• _Material for this exercise_:
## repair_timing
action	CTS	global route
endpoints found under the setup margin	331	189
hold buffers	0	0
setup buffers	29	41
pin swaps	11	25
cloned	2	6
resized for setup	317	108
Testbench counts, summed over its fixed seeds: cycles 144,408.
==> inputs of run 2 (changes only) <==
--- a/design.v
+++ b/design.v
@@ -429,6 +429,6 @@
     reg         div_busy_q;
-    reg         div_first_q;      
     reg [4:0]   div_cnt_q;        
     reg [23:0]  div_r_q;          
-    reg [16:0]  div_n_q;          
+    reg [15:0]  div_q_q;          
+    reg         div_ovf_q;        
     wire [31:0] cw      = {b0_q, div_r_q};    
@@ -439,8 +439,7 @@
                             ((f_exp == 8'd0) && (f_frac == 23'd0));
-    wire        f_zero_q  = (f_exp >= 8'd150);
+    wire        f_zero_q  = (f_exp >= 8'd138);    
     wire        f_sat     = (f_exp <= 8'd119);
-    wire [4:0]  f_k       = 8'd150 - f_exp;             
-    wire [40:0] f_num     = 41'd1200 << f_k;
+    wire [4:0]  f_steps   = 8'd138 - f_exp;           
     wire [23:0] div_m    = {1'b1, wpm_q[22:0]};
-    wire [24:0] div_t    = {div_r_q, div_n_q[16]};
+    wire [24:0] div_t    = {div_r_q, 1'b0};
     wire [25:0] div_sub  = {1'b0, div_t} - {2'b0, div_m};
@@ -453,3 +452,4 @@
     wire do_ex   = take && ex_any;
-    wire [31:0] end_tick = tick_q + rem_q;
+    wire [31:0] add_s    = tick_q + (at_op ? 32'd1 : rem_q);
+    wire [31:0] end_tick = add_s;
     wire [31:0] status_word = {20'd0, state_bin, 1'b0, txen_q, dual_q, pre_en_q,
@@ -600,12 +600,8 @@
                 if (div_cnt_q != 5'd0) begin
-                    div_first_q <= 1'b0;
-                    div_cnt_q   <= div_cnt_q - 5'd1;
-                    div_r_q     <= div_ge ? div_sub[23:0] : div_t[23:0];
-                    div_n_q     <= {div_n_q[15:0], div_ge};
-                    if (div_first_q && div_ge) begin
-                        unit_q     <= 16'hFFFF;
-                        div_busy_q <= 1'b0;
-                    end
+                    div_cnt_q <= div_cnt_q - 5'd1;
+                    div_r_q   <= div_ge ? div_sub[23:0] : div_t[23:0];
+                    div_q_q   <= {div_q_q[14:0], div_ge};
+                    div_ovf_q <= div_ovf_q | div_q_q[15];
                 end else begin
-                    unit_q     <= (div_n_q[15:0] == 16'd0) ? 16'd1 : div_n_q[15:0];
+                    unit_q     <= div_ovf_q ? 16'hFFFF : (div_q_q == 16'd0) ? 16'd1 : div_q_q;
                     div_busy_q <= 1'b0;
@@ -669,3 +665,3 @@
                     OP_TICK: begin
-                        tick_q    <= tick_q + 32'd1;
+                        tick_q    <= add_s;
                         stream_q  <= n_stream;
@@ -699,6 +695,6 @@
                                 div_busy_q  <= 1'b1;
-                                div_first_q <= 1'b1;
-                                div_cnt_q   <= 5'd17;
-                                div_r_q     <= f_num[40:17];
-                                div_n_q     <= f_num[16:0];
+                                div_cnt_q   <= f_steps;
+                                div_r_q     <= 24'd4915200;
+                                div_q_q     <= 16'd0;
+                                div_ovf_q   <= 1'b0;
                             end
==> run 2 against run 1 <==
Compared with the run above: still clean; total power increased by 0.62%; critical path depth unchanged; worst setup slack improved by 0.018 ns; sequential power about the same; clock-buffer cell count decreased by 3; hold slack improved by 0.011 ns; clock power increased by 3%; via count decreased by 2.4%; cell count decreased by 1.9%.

• _Activity_: Go through the listing and print each line exactly as it appears.

• _Answer for this exercise_:
## repair_timing
action	CTS	global route
endpoints found under the setup margin	331	189
hold buffers	0	0
setup buffers	29	41
pin swaps	11	25
cloned	2	6
resized for setup	317	108
Testbench counts, summed over its fixed seeds: cycles 144,408.
==> inputs of run 2 (changes only) <==
--- a/design.v
+++ b/design.v
@@ -429,6 +429,6 @@
     reg         div_busy_q;
-    reg         div_first_q;      
     reg [4:0]   div_cnt_q;        
     reg [23:0]  div_r_q;          
-    reg [16:0]  div_n_q;          
+    reg [15:0]  div_q_q;          
+    reg         div_ovf_q;        
     wire [31:0] cw      = {b0_q, div_r_q};    
@@ -439,8 +439,7 @@
                             ((f_exp == 8'd0) && (f_frac == 23'd0));
-    wire        f_zero_q  = (f_exp >= 8'd150);
+    wire        f_zero_q  = (f_exp >= 8'd138);    
     wire        f_sat     = (f_exp <= 8'd119);
-    wire [4:0]  f_k       = 8'd150 - f_exp;             
-    wire [40:0] f_num     = 41'd1200 << f_k;
+    wire [4:0]  f_steps   = 8'd138 - f_exp;           
     wire [23:0] div_m    = {1'b1, wpm_q[22:0]};
-    wire [24:0] div_t    = {div_r_q, div_n_q[16]};
+    wire [24:0] div_t    = {div_r_q, 1'b0};
     wire [25:0] div_sub  = {1'b0, div_t} - {2'b0, div_m};
@@ -453,3 +452,4 @@
     wire do_ex   = take && ex_any;
-    wire [31:0] end_tick = tick_q + rem_q;
+    wire [31:0] add_s    = tick_q + (at_op ? 32'd1 : rem_q);
+    wire [31:0] end_tick = add_s;
     wire [31:0] status_word = {20'd0, state_bin, 1'b0, txen_q, dual_q, pre_en_q,
@@ -600,12 +600,8 @@
                 if (div_cnt_q != 5'd0) begin
-                    div_first_q <= 1'b0;
-                    div_cnt_q   <= div_cnt_q - 5'd1;
-                    div_r_q     <= div_ge ? div_sub[23:0] : div_t[23:0];
-                    div_n_q     <= {div_n_q[15:0], div_ge};
-                    if (div_first_q && div_ge) begin
-                        unit_q     <= 16'hFFFF;
-                        div_busy_q <= 1'b0;
-                    end
+                    div_cnt_q <= div_cnt_q - 5'd1;
+                    div_r_q   <= div_ge ? div_sub[23:0] : div_t[23:0];
+                    div_q_q   <= {div_q_q[14:0], div_ge};
+                    div_ovf_q <= div_ovf_q | div_q_q[15];
                 end else begin
-                    unit_q     <= (div_n_q[15:0] == 16'd0) ? 16'd1 : div_n_q[15:0];
+                    unit_q     <= div_ovf_q ? 16'hFFFF : (div_q_q == 16'd0) ? 16'd1 : div_q_q;
                     div_busy_q <= 1'b0;
@@ -669,3 +665,3 @@
                     OP_TICK: begin
-                        tick_q    <= tick_q + 32'd1;
+                        tick_q    <= add_s;
                         stream_q  <= n_stream;
@@ -699,6 +695,6 @@
                                 div_busy_q  <= 1'b1;
-                                div_first_q <= 1'b1;
-                                div_cnt_q   <= 5'd17;
-                                div_r_q     <= f_num[40:17];
-                                div_n_q     <= f_num[16:0];
+                                div_cnt_q   <= f_steps;
+                                div_r_q     <= 24'd4915200;
+                                div_q_q     <= 16'd0;
+                                div_ovf_q   <= 1'b0;
                             end
==> run 2 against run 1 <==
Compared with the run above: still clean; total power increased by 0.62%; critical path depth unchanged; worst setup slack improved by 0.018 ns; sequential power about the same; clock-buffer cell count decreased by 3; hold slack improved by 0.011 ns; clock power increased by 3%; via count decreased by 2.4%; cell count decreased by 1.9%.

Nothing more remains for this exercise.